The Australian Walking Track Grading System measures experience required, steps, gradient, path quality, and signage to scale tracks according to difficulty. Day 2 (Eagle Waterhole to Tapanappa) is a 13km grade-five bushwalk which the trailnotes describe as “challenging”.

It is regarded as the toughest day of the hike. But to begin with it was all sunshine and open skies.

We left Eagle Waterhole along a rising firetrail for a couple of kilometres before veering off into bushland where we enjoyed semi-pleasant walking up and down steep, scrubby valleys.
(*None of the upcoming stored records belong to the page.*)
[src/rtl/uart_rx_param.sv]
// Parametrised oversampling UART receiver: mid-bit sampled start/data/parity/stop
// bits, delivered through a valid/ready holding register with parity, framing and overrun flags.
module uart_rx_param #(
    parameter int DATA_BITS   = 8,
    parameter int PARITY_MODE = 0,
    parameter int STOP_BITS   = 1,
    parameter int OVERSAMPLE  = 16
) (
    input  logic                 clk,
    input  logic                 rst,
    input  logic                 rx_d_in,
    input  logic                 sample_tick,
    output logic [DATA_BITS-1:0] d_out_rx,
    output logic                 rx_valid,
    input  logic                 rx_ready,
    output logic                 parity_err,
    output logic                 frame_err,
    output logic                 overrun_err,
    output logic                 busy
);

    localparam int TW = $clog2(OVERSAMPLE);
    localparam int BW = $clog2(DATA_BITS + 1);
    localparam logic [TW-1:0] HALF_LAST = TW'(OVERSAMPLE / 2 - 1);
    localparam logic [TW-1:0] FULL_LAST = TW'(OVERSAMPLE - 1);
    localparam logic [BW-1:0] DATA_LAST = BW'(DATA_BITS - 1);
    localparam logic [BW-1:0] STOP_LAST = BW'(STOP_BITS - 1);

    typedef enum logic [2:0] {S_IDLE, S_START, S_DATA, S_PARITY, S_STOP} state_e;

    state_e               state_q, state_d;
    logic [1:0]           sync_q;
    logic [TW-1:0]        tick_cnt_q, tick_cnt_d;
    logic [BW-1:0]        bit_cnt_q, bit_cnt_d;
    logic [DATA_BITS-1:0] shift_q, shift_d;
    logic                 perr_acc_q, perr_acc_d;
    logic                 ferr_acc_q, ferr_acc_d;
    logic [DATA_BITS-1:0] data_q, data_d;
    logic                 valid_q, valid_d;
    logic                 par_err_q, par_err_d;
    logic                 frm_err_q, frm_err_d;
    logic                 ovr_q, ovr_d;
    logic                 rxs, half_hit, full_hit, frame_done, pbit_xor;

    // NOTE: the synchroniser resets to the idle line level so reset release never looks like a start bit.
    always_ff @(posedge clk or negedge rst) begin
        if (!rst) sync_q <= 2'b11;
        else      sync_q <= {sync_q[0], rx_d_in};
    end

    assign rxs      = sync_q[1];
    assign half_hit = sample_tick && (tick_cnt_q == HALF_LAST);
    assign full_hit = sample_tick && (tick_cnt_q == FULL_LAST);
    assign pbit_xor = (^shift_q) ^ rxs;

    // NOTE: all state updates use non-blocking assignments so every register sees pre-edge values.
    always_ff @(posedge clk or negedge rst) begin
        if (!rst) begin
            state_q    <= S_IDLE;
            tick_cnt_q <= '0;
            bit_cnt_q  <= '0;
            shift_q    <= '0;
            perr_acc_q <= 1'b0;
            ferr_acc_q <= 1'b0;
            data_q     <= '0;
            valid_q    <= 1'b0;
            par_err_q  <= 1'b0;
            frm_err_q  <= 1'b0;
            ovr_q      <= 1'b0;
        end else begin
            state_q    <= state_d;
            tick_cnt_q <= tick_cnt_d;
            bit_cnt_q  <= bit_cnt_d;
            shift_q    <= shift_d;
            perr_acc_q <= perr_acc_d;
            ferr_acc_q <= ferr_acc_d;
            data_q     <= data_d;
            valid_q    <= valid_d;
            par_err_q  <= par_err_d;
            frm_err_q  <= frm_err_d;
            ovr_q      <= ovr_d;
        end
    end

    // NOTE: every signal gets a default first so no path through the case infers a latch.
    always_comb begin
        state_d    = state_q;
        tick_cnt_d = tick_cnt_q;
        bit_cnt_d  = bit_cnt_q;
        shift_d    = shift_q;
        perr_acc_d = perr_acc_q;
        ferr_acc_d = ferr_acc_q;
        frame_done = 1'b0;
        if (sample_tick && state_q != S_IDLE) tick_cnt_d = tick_cnt_q + 1'b1;
        case (state_q)
            S_IDLE: begin
                if (sample_tick && !rxs) begin
                    state_d    = S_START;
                    tick_cnt_d = '0;
                    bit_cnt_d  = '0;
                    perr_acc_d = 1'b0;
                    ferr_acc_d = 1'b0;
                end
            end
            S_START: begin
                if (half_hit) begin
                    tick_cnt_d = '0;
                    state_d    = rxs ? S_IDLE : S_DATA;
                end
            end
            S_DATA: begin
                if (full_hit) begin
                    tick_cnt_d = '0;
                    shift_d    = {rxs, shift_q[DATA_BITS-1:1]};
                    if (bit_cnt_q == DATA_LAST) begin
                        bit_cnt_d = '0;
                        state_d   = (PARITY_MODE != 0) ? S_PARITY : S_STOP;
                    end else begin
                        bit_cnt_d = bit_cnt_q + 1'b1;
                    end
                end
            end
            S_PARITY: begin
                if (full_hit) begin
                    tick_cnt_d = '0;
                    perr_acc_d = (PARITY_MODE == 2) ? ~pbit_xor : pbit_xor;
                    state_d    = S_STOP;
                end
            end
            S_STOP: begin
                if (full_hit) begin
                    tick_cnt_d = '0;
                    if (!rxs) ferr_acc_d = 1'b1;
                    if (bit_cnt_q == STOP_LAST) begin
                        bit_cnt_d  = '0;
                        state_d    = S_IDLE;
                        frame_done = 1'b1;
                    end else begin
                        bit_cnt_d = bit_cnt_q + 1'b1;
                    end
                end
            end
            default: state_d = S_IDLE;
        endcase
    end

    // A completing frame may replace the held word only if it is free or being read this cycle.
    always_comb begin
        data_d    = data_q;
        valid_d   = valid_q;
        par_err_d = par_err_q;
        frm_err_d = frm_err_q;
        ovr_d     = 1'b0;
        if (frame_done) begin
            if (!valid_q || rx_ready) begin
                data_d    = shift_q;
                valid_d   = 1'b1;
                par_err_d = perr_acc_q;
                frm_err_d = ferr_acc_d;
            end else begin
                ovr_d = 1'b1;
            end
        end else if (valid_q && rx_ready) begin
            valid_d = 1'b0;
        end
    end

    always_comb begin
        busy = (state_q != S_IDLE);
    end

    assign d_out_rx    = data_q;
    assign rx_valid    = valid_q;
    assign parity_err  = par_err_q;
    assign frame_err   = frm_err_q;
    assign overrun_err = ovr_q;

endmodule

[config.mk]
export PLATFORM = sky130hd
export DESIGN_NAME = uart_rx_param
export DESIGN_NICKNAME = d
export VERILOG_FILES = /design/src/rtl/uart_rx_param.sv
export SDC_FILE = /design/constraint.sdc
export NUM_CORES = 1
export LEC_CHECK = 0
export ABC_CLOCK_PERIOD_IN_PS = 1700
export CELL_PAD_IN_SITES_DETAIL_PLACEMENT = 1
export CELL_PAD_IN_SITES_GLOBAL_PLACEMENT = 1
export CORE_UTILIZATION = 41
export DETAILED_ROUTE_END_ITERATION = 8
export PLACE_DENSITY_LB_ADDON = 0.12
export SYNTH_ARGS = -nofsm -noshare
export SYNTH_HDL_FRONTEND = slang
export SYNTH_SLANG_ARGS = --single-unit
[constraint.sdc]
create_clock -name clk -period 1.7 [get_ports clk]
set_input_delay 0.255 -clock clk [delete_from_list [all_inputs] [get_ports clk]]
set_output_delay 0.255 -clock clk [all_outputs]
set_load 0.1 [all_outputs]
==> flow_summary.yaml, run 1 <==
status:
  outcome: "finished with violations"
  violations: "setup timing"
placed_design:
  dp_hpwl_um: 3223
  placedCellCount: 239
  place_congestion: 0.7714
  portBuffers: 17
grt:
  grt_pass1_vias: 1533
  grt_max_degree: 29
  grt_usage: 0.2128
  grt_pass1_wl_um: 7866
  antenna_found_initial: 0
  grt_overflow: 0
setup_path:
  rr_startpoint: "bit_cnt_q[0]$_DFFE_PN0P_"
  r2r-end: "d_out_rx[4]$_DFFE_PN0P_"
  cp-startpoint: "state_q[1]$_DFFE_PN0P_"
  end_kind: "primary output"
  crit_arrival_ns: 1.50
  reg2reg_slack_ns: -0.01
  reg2reg_depth: 6
  cp_slowest_cell: "dfrtp_2"
  critical_path.cell_chain: "buf_6 -> or3_4 -> buf_12"
  crit_type: "register to primary output"
  path_max_fanout: 7
  critPathRequiredTime_ns: 1.44
  max_stage_delay_ns: 0.44
  setup.worst_path.start_class: "register"
floorplan:
  die_area_um2: 4777
  start_util: 0.4241
  rows: 24
  die_h_um: 69.12
  core_um2: 4354
  io_pins: 18
  die_w_um: 69.12
layout:
  drive_above_1_share: 0.4608
  final_cells: 256
  area_growth_pct: 43.77
  n_antenna_cell: 0
  layout.nets: 212
yosys:
  yosys_warnings: 0
  avgSynthCellArea_um2: 11.99
  ys_async_sr_fraction: 1.000
  synth.distinct_cells: 52
  synthTopCellsByCount: "33 x dfrtp_1, 8 x mux2_4, 8 x nor2_1"
  syn_nets: 163
  yosysTopAreaCell: "dfrtp_1"
  syn_area_um2: 1847
  yosys-top-cells-area: "dfrtp_1 45%, mux2_4 6.5%, mux2_1 3.0%"
  ys_seq_elements: 35
  synth_top_area_frac: 0.4472
  yosysSeqAreaShare: 0.4756
  synthCells: 154
  yosysMostFrequentCell: "dfrtp_1"
  ys.flop_type: "dfrtp_1"
  synth_edf_count: 0
clocking:
  cts_hold_buf: 0
  clockBufferDepth: 2
  clock-root-buffer: "clkbuf_8"
  clk_pin_slew_ns: 0.07
  cts_tree: "built"
  numCtsBuffers: 5
  clock_sinks: 35
  h-tree-depth: 2
  clock_latency_ns: 0.29
worst_hold_path:
  hp-class: "input port to asynchronous set/reset pin"
detailed_routing:
  wire_per_inst_um: 18.46
  drt-pass1-iter-count: 4
  vias: 1391
  postRouteAntennaNets: 0
  dr.first_iter.drc_count: 73
  viasPerCell: 5.434
  drt-total-wl_um: 4725
  drcViolationCount: 0
sta:
  fin_tns_setup_ns: -0.1011
  fin_crit_ns: 1.760
  setup_violations: 6
  worst_slack_ns: -0.05977
  max-slew-margin-rel: 0.6975
  rsz0062_at_grt: "yes"
  drv_slew: 0
  tightest_slew_ns: 0.4524
  hold_viol_final: 0
  clock_skew_ns: 0.008239
  fin_crit_sh: 1.035
  clock.fmax_ghz: 0.5683
power:
  switching_share: 0.3591
  power.switching_mw: 1.092
  ir_drop_mv: 0.6099
  p_per_area_nw_per_um2: 1145
  p_comb_frac: 0.441
  p_int_mw: 1.949
  seqPwrFrac: 0.366
  power.share.clock: 0.193
  p_leak_nw: 1.221
job:
  cap_violations: 0
[flip-flops by register name, indices dropped and copies added (netlist names)]
name	count
shift_q	8
bit_cnt_q	4
sync_q	2
perr_acc_q	1
rx_valid	1
ferr_acc_q	1
state_q	3
frame_err	1
tick_cnt_q	4
parity_err	1
overrun_err	1
d_out_rx	8
[worst max-delay path by stage]
stage | end | cells past startpoint
finish | busy | 3
global route | d_out_rx[4]$_DFFE_PN0P_ | 6
CTS | bit_cnt_q[2]$_DFFE_PN0P_ | 7
detailed placement | bit_cnt_q[3]$_DFFE_PN0P_ | 5
global placement | bit_cnt_q[2]$_DFFE_PN0P_ | 5
floorplan | shift_q[0]$_DFFE_PN0P_ | 4
[final cells by class]
cell class	instances	area, µm²
inverter	6	22.52
clock inverter	1	5.005
fill	422	1699
tap	52	65.06
multi-input combinational	107	1044
sequential	35	880.8
clock buffer	7	76.32
timing repair buffer	48	561.8
[layer usage]
layer	routed length (µm)	up-vias	GRT usage
met5	0	-	0
met4	73	0	0.07256
met2	2410	24	0.3700
met1	2112	703	0.2688
met3	128	9	0.03216
li1	-	655	-
[timing repair]
| item | CTS | global route |
|---|---|---|
| pin swaps | 3 | 3 |
| cloned | 1 | 0 |
| endpoints found under the setup margin | 14 | 26 |
| setup buffers | 2 | 6 |
| endpoints found under the hold margin | 0 | 0 |
| resized for setup | 13 | 12 |
[critical path, delay by kind of cell, from the launching register on]
family	cells	cell delay (ns)
and+or+nand+nor	1	0.44
DFF	1	0.44
buffers and inverters	2	0.33
[cells in the final DEF, fill, tap and decap left out, types with 3 or more instances in the layout]
master	synthesis	layout
buf_12	0	15
dfrtp_1	33	31
buf_4	0	28
xnor2_1	6	6
nor2_1	8	7
nand2_1	6	6
clkbuf_8	0	5
clkdlybuf4s50_1	0	4
a21oi_1	5	5
mux2_2	5	5
nor3_1	3	3
nand4_4	2	3
nand3_1	5	5
inv_1	6	4
mux2_4	8	13
[cells by family (layout without fill, tap and decap cells)]
kind of cell             after synthesis  count (layout)  synth area share
AO/OA/AOI/OAI                         30              30            0.1179
XOR/XNOR                               8               8           0.04539
adder cells (fa/ha/maj)                4               4           0.02710
buffers and inverters                 13              62           0.02981
flip-flops                            35              35            0.4756
multiplexers                          20              20            0.1369
AND/OR/NAND/NOR                       44              45            0.1673
[through the flow]
stage	cell area (µm²)	total power [mW]	util	worst slack [ns]	hold slack [ns]
3_5_place_dp	2384	2.234	0.5474	-0.2965	0.3503
2_1_floorplan	1857	1.772	-	0.03436	-0.04059
5_1_grt	2655	3.232	0.6098	-0.09470	0.3011
6_report	2655	3.040	0.6098	-0.05977	0.2774
3_3_place_gp	2384	2.168	0.5474	-0.2144	0.3465
4_1_cts	2541	2.915	0.5836	-0.05379	0.2814
[power by group through the flow]
stage	clock, mW	sequential [mW]	combinational (mW)
finish	0.586	1.11	1.34
global route	0.633	1.13	1.47
CTS	0.606	1.10	1.21
detailed placement	0	1.11	1.12
global placement	0	1.09	1.08
floorplan	0	1.07	0.700
(Power assumes the default switching activity.)
==> inputs of run 2 (changes only) <==
--- a/config.mk
+++ b/config.mk
@@ -10,6 +10,7 @@
 export CELL_PAD_IN_SITES_GLOBAL_PLACEMENT = 1
 export CORE_UTILIZATION = 41
 export DETAILED_ROUTE_END_ITERATION = 8
+export MAX_ROUTING_LAYER = met4
 export PLACE_DENSITY_LB_ADDON = 0.12
 export SYNTH_ARGS = -nofsm -noshare
 export SYNTH_HDL_FRONTEND = slang
==> run 2 against run 1 <==
  * The run still ends with setup timing left
  * Combinational power is essentially flat
  * Sequential share of layout area stayed put
  * Register-to-register slack about the same
  * Sequential cell count unchanged
  * Utilization stayed put
  * Setup slack worse by 0.0011 ns
  * Power shrank 0.11%
  * Count of clock-buffer cells in the layout did not move
  * Critical path depth is the same
  * Sequential power about the same
  * Fmax barely moved
  * Wire length barely moved
==> flow_summary.yaml, run 2 (synthesis results as in run 1) <==
status:
  outcome: "finished with violations"
  violations: "setup timing"
sta:
  worst_slack_ns: -0.06092
  hold_viol_final: 0
  drv_slew: 0
  fin_crit_sh: 1.036
  tightest_slew_ns: 0.4585
  clock_skew_ns: 0.007948
  fin_crit_ns: 1.761
  rsz0062_at_grt: "yes"
  holdWs_ns: 0.2793
  clock.fmax_ghz: 0.5679
  setup_violations: 6
  fin_tns_setup_ns: -0.1010
  max-slew-margin-rel: 0.6934
detailed_routing:
  drt-pass1-iter-count: 4
  viasPerCell: 5.480
  dr.first_iter.drc_count: 85
  drcViolationCount: 0
  wire_per_inst_um: 18.44
  drt-total-wl_um: 4721
  vias: 1403
  postRouteAntennaNets: 0
clocking:
  clockBufferDepth: 2
  clock_sinks: 35
  cts_tree: "built"
  clock-root-buffer: "clkbuf_8"
  clock_latency_ns: 0.29
  clk_pin_slew_ns: 0.07
  h-tree-depth: 2
  numCtsBuffers: 5
worst_hold_path:
  hp-class: "input port to asynchronous set/reset pin"
grt:
  grt_usage: 0.2193
  grtUsageMet2: 0.3700
  antenna_found_initial: 0
  grt_pass1_vias: 1532
  grt_pass1_wl_um: 7866
  grt_overflow: 0
  top_usage_layer: "met2"
  grt_max_degree: 29
  grt_use_met3: 0.03216
  use_met1: 0.2698
setup_path:
  setup.worst_path.start_class: "register"
  critPathRequiredTime_ns: 1.44
  crit_arrival_ns: 1.51
  path_max_fanout: 7
  crit_type: "register to primary output"
  end_kind: "primary output"
power:
  finalPower_mw: 3.037
  p_per_area_nw_per_um2: 1144
  ir_drop_mv: 0.6101
  p_leak_nw: 1.221
floorplan:
  core_um2: 4354
  die_area_um2: 4777
  die_h_um: 69.12
  rows: 24
  start_util: 0.4241
  io_pins: 18
  die_w_um: 69.12
layout:
  utilization: 0.6098
  n_antenna_cell: 0
  final_cell_mix: "31 x dfrtp_1, 28 x buf_4, 15 x buf_12, 13 x mux2_4, 7 x nor2_1"
  layout.nets: 212
  stdcell_area_um2: 2655
  num-fill-cells: 422
  final_cells: 256
  drive_above_1_share: 0.4608
  area_growth_pct: 43.77
  final_common_cell: "dfrtp_1"
placed_design:
  portBuffers: 17
  place_congestion: 0.7818
  dp_hpwl_um: 3223
  dp_slack_ns: -0.2965
  placedCellCount: 239
  postPlaceCellArea_um2: 2384
job:
  cap_violations: 0
[run 2: final cells by class]
cell class	count	area (µm²)	share of cell area
multi-input cells	107	1044	0.3930
repair buffers	48	561.8	0.2116
inverters	6	22.52	0.008483
clock buffers	7	76.32	0.02875
well taps	52	65.06	0.02451
clock inverters	1	5.005	0.001885
flip-flops and latches	35	880.8	0.3318
[run 2: timing repair]
| action | 4_1_cts | 5_1_grt |
|---|---|---|
| setup endpoints to repair | 14 | 26 |
| hold buffers | 0 | 0 |
| setup buffers | 2 | 6 |
| gates cloned | 1 | 0 |
| gates resized for setup | 13 | 12 |
| pin swaps | 3 | 3 |
[run 2: final timing paths]
check	endpoint	startpoint	slack, ns	depth (start not counted)
max reg2reg	d_out_rx[4]$_DFFE_PN0P_	bit_cnt_q[0]$_DFFE_PN0P_	-0.01	6
min in group clk	sync_q[1]$_DFF_PN1_	sync_q[0]$_DFF_PN1_	0.36	0
max	busy	state_q[1]$_DFFE_PN0P_	-0.06	3
max in group asynchronous	rx_valid$_DFFE_PN0P_	rst	0.91	2
min	state_q[0]$_DFFE_PN0P_	rst	0.28	1
min reg2reg	sync_q[1]$_DFF_PN1_	sync_q[0]$_DFF_PN1_	0.36	0
[run 2: power by group]
group / leakage, nW / internal, mW / total, mW / switching [mW]
Combinational: 0.718 / 0.701 / 1.34 / 0.636
Clock: 0.0422 / 0.287 / 0.587 / 0.299
Sequential: 0.461 / 0.960 / 1.11 / 0.154
Total: 1.22 / 1.95 / 3.04 / 1.09
[run 2: metal layers]
metal	vias up	share of wire
met3	9	0.019
met2	20	0.52
li1	655	-
met1	719	0.45
met4	0	0.011
met5	-	0
[run 2: critical path, cell delays in order, from the launching register on]
cell and delay, ns:
dfrtp_2 0.44, buf_6 0.14, or3_4 0.44, buf_12 0.19
==> inputs of run 3 (changes only) <==
--- a/config.mk
+++ b/config.mk
@@ -12,6 +12,7 @@
 export DETAILED_ROUTE_END_ITERATION = 8
 export MAX_ROUTING_LAYER = met4
 export PLACE_DENSITY_LB_ADDON = 0.12
+export SETUP_SLACK_MARGIN = 0.15
 export SYNTH_ARGS = -nofsm -noshare
 export SYNTH_HDL_FRONTEND = slang
 export SYNTH_SLANG_ARGS = --single-unit
==> run 3 against run 2 <==
  * The run still ends with setup timing left
  * Sequential share of layout area down 2.4 points
  * Setup slack worse by 0.049 ns
  * Cell count up 3.1%
  * Highest routed layer unchanged
  * Utilization up 4.9 points
==> flow_summary.yaml, run 3 (synthesis results as in run 1) <==
clocking:
  clockBufferDepth: 2
  clk_pin_slew_ns: 0.08
  cts_tree: "built"
  clock-root-buffer: "clkbuf_8"
  cts_hold_buf: 0
  clock_latency_ns: 0.29
  clock_sinks: 35
  h-tree-depth: 2
  numCtsBuffers: 5
floorplan:
  core_um2: 4354
  start_util: 0.4241
  die_h_um: 69.12
  die_area_um2: 4777
  die_w_um: 69.12
  rows: 24
  io_pins: 18
setup_path:
  end_kind: "register"
  max_stage_delay_ns: 0.39
  setup.worst_path.start_class: "register"
  cp_top_family: "simple AND/OR/NAND/NOR gates"
  crit_arrival_ns: 1.99
  critPathRequiredTime_ns: 1.88
  reg2reg_slack_ns: -0.11
  crit_buf_inv: 1
  critical_path.cell_chain: "inv_2 -> ha_4 -> nor3b_4 -> nor2b_4 -> nand4_4 -> mux2_4"
  path_max_fanout: 5
  cp_slowest_cell: "dfrtp_1"
  crit_type: "register to register"
layout:
  n_antenna_cell: 0
  layout.nets: 220
  final_cell_mix: "30 x dfrtp_1, 27 x buf_4, 15 x buf_12, 13 x mux2_4, 10 x buf_6"
  stdcell_area_um2: 2867
  utilization: 0.6583
  final_common_cell: "dfrtp_1"
  drive_above_1_share: 0.5660
  area_growth_pct: 55.22
power:
  p_leak_nw: 1.301
  p_per_area_nw_per_um2: 1185
  ir_drop_mv: 0.8516
detailed_routing:
  drt-pass1-iter-count: 4
  wire_per_inst_um: 20.77
  dr.first_iter.drc_count: 61
  postRouteAntennaNets: 0
  vias: 1466
  drcViolationCount: 0
  drt-total-wl_um: 5482
  viasPerCell: 5.553
sta:
  rsz0062_at_grt: "yes"
  clock.fmax_ghz: 0.5525
  fin_crit_ns: 1.810
  drv_slew: 0
  fin_crit_sh: 1.065
  tightest_slew_ns: 0.4871
  worst_slack_ns: -0.1099
  clock_skew_ns: 0.01217
  hold_viol_final: 0
  max-slew-margin-rel: 0.6742
  setup_violations: 11
grt:
  grt_pass1_wl_um: 8659
  grt_pass1_vias: 1574
  antenna_found_initial: 0
  grt_overflow: 0
  grt_max_degree: 28
  grt_usage: 0.2464
placed_design:
  dp_slack_ns: -0.3224
  dp_hpwl_um: 3283
  postPlaceCellArea_um2: 2374
  place_congestion: 0.8069
  portBuffers: 17
status:
  violations: "setup timing"
  outcome: "finished with violations"
job:
  cap_violations: 0
worst_hold_path:
  hp-class: "input port to asynchronous set/reset pin"
[run 3: through the flow]
step	power [mW]	setup TNS, ns	std cells	hold WS [ns]
floorplan	1.818	0	154	-0.04059
finish	3.396	-0.7549	264	0.2829
global route	3.572	-1.640	264	0.3194
detailed placement	2.185	-4.420	236	0.3530
CTS	3.198	-0.3618	255	0.2993
global placement	2.121	-3.751	236	0.3474
[run 3: area by class of cell]
type	count	area [µm²]
Multi-Input combinational cell	107	1142
Clock buffer	8	100.1
Fill cell	407	1488
Sequential cell	35	882.1
Timing Repair Buffer	56	654.4
Tap cell	52	65.06
Inverter	6	22.52
[run 3: report_power, final]
part / switching, mW / total [mW] / leakage, nW / internal (mW)
Clock: 0.312 / 0.682 / 0.0515 / 0.370
Sequential: 0.177 / 1.14 / 0.460 / 0.962
Combinational: 0.738 / 1.58 / 0.789 / 0.837
[run 3: worst paths after layout]
path | startpoint | to | cells after the start
setup / recovery | bit_cnt_q[0]$_DFFE_PN0P_ | d_out_rx[1]$_DFFE_PN0P_ | 6
hold / removal | rst | state_q[1]$_DFFE_PN0P_ | 1
setup reg to reg | bit_cnt_q[0]$_DFFE_PN0P_ | d_out_rx[1]$_DFFE_PN0P_ | 6
hold reg to reg | sync_q[0]$_DFF_PN1_ | sync_q[1]$_DFF_PN1_ | 0
max in group asynchronous | rst | rx_valid$_DFFE_PN0P_ | 2
min in group clk | sync_q[0]$_DFF_PN1_ | sync_q[1]$_DFF_PN1_ | 0
[run 3: routing by layer]
metal  track usage  vias up  wire [µm]
met5             -        -          0
met4       0.08163        0         67
met3       0.04094        5        122
met2        0.4013       18       2821
met1        0.3132      773       2470
li1              -      670          -
[run 3: what timing repair did]
item | in CTS | in global routing
resized for setup | 41 | 17
setup buffers | 10 | 9
pin swaps | 9 | 15
gates cloned | 1 | 0
endpoints found under the setup margin | 30 | 31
A fellow hiker ambled past and returned my sunglasses which I’d dropped at Cape Jervis. Bonus! And lifting our spirits, it remained sunny (albeit windy and cold).

You can’t tell from the picture, but that cloud band is moving fast and straight at us.

We made good time down the waterlogged track to the coast with just enough rain to be annoying, and strong winds that tugged and pushed us close to the sheer edges of the track.

We stopped for lunch and water-resupply at Trig Campground, where the wind intensified to hard and very cold.

Eating hot Mexican Chilli Beans mixed with jerky warmedeverything up except my son’s mood. He was limping and subdued after a slip on the trail. He insisted he was okay, but we still had 8km of grade-five to go.

From Trig we descended to Deep Creek Waterfall and rockhopped across. Starting the zig-zagging climb out, we swapped places twice with a trio who — bloody liars — told us we were only “20 minutes” from the end.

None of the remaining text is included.